══ Data shown ══

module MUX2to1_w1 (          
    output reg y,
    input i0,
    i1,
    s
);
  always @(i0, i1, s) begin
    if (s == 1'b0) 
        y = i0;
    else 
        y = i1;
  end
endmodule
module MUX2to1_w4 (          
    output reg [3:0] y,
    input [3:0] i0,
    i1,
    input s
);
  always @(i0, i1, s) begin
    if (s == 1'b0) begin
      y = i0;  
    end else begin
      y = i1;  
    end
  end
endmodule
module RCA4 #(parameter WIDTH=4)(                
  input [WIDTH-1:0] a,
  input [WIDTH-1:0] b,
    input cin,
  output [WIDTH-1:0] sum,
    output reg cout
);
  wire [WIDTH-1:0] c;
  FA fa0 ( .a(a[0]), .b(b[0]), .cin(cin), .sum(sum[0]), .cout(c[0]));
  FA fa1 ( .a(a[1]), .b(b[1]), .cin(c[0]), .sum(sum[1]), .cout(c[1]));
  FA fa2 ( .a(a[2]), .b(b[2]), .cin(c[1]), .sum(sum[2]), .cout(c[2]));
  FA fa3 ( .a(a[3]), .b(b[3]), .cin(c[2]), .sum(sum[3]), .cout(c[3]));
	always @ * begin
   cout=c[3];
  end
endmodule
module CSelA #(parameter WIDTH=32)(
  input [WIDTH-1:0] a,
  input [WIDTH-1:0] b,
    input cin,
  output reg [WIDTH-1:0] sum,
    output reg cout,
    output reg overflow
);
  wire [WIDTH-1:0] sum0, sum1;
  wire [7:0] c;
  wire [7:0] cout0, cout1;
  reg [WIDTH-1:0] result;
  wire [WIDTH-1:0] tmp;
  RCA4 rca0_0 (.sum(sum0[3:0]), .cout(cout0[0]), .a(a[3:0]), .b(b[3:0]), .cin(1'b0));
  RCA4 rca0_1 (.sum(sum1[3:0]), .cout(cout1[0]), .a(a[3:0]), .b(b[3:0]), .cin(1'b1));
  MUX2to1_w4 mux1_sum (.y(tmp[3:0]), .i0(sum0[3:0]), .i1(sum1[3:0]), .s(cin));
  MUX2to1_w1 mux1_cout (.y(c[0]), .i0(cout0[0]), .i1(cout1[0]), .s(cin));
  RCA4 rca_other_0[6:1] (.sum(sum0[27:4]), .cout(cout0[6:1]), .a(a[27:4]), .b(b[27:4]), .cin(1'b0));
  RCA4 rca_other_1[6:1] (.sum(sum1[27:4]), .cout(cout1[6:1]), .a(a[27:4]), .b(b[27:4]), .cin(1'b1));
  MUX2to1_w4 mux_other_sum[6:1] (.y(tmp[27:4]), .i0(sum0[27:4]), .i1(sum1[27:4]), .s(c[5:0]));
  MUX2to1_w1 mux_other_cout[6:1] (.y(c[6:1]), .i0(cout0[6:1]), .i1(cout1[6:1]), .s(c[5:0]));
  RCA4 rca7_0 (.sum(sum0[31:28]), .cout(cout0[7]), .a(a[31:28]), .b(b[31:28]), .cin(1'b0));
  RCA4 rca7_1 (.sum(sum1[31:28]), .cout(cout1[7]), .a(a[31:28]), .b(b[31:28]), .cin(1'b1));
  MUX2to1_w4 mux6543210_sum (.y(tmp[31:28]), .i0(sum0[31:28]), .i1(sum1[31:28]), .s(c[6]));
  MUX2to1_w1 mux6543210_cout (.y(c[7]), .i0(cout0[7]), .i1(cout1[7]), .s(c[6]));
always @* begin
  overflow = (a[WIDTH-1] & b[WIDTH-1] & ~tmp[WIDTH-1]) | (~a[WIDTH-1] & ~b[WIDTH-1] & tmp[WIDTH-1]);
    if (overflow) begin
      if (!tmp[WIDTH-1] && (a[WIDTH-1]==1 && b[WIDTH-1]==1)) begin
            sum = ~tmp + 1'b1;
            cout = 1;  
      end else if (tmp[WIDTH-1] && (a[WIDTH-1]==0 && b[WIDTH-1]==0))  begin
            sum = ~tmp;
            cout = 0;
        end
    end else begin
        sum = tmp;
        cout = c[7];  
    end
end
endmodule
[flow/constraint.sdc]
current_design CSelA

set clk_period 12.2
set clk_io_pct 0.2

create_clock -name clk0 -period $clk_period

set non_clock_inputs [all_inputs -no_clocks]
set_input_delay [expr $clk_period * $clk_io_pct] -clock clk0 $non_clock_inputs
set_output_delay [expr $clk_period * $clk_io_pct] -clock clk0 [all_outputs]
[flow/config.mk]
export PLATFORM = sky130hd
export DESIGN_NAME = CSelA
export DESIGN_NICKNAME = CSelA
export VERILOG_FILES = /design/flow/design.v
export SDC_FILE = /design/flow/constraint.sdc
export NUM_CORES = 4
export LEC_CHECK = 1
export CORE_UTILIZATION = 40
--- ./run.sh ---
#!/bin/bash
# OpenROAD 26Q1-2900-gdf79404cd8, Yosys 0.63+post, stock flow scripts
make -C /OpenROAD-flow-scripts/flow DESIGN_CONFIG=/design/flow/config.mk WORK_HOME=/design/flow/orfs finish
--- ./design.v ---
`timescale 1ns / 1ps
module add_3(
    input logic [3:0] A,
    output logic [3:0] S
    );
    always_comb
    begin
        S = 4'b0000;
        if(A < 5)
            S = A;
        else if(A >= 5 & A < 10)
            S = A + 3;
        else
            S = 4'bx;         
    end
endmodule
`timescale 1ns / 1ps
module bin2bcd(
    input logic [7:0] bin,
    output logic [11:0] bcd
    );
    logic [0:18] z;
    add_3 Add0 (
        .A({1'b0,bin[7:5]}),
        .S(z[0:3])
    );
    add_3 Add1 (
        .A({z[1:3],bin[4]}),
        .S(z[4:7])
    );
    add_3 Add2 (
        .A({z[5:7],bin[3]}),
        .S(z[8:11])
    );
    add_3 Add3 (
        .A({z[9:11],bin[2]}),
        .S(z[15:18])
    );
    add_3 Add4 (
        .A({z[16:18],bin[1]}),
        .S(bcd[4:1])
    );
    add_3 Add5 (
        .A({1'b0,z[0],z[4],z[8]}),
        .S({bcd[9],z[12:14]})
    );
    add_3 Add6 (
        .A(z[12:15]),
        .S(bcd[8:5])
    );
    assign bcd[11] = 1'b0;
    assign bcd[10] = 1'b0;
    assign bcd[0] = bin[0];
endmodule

═══

Instructions to follow:
Throughout the material above, find lines holding the word "overflow", then copy them.

Task response:
    output reg overflow
  overflow = (a[WIDTH-1] & b[WIDTH-1] & ~tmp[WIDTH-1]) | (~a[WIDTH-1] & ~b[WIDTH-1] & tmp[WIDTH-1]);
    if (overflow) begin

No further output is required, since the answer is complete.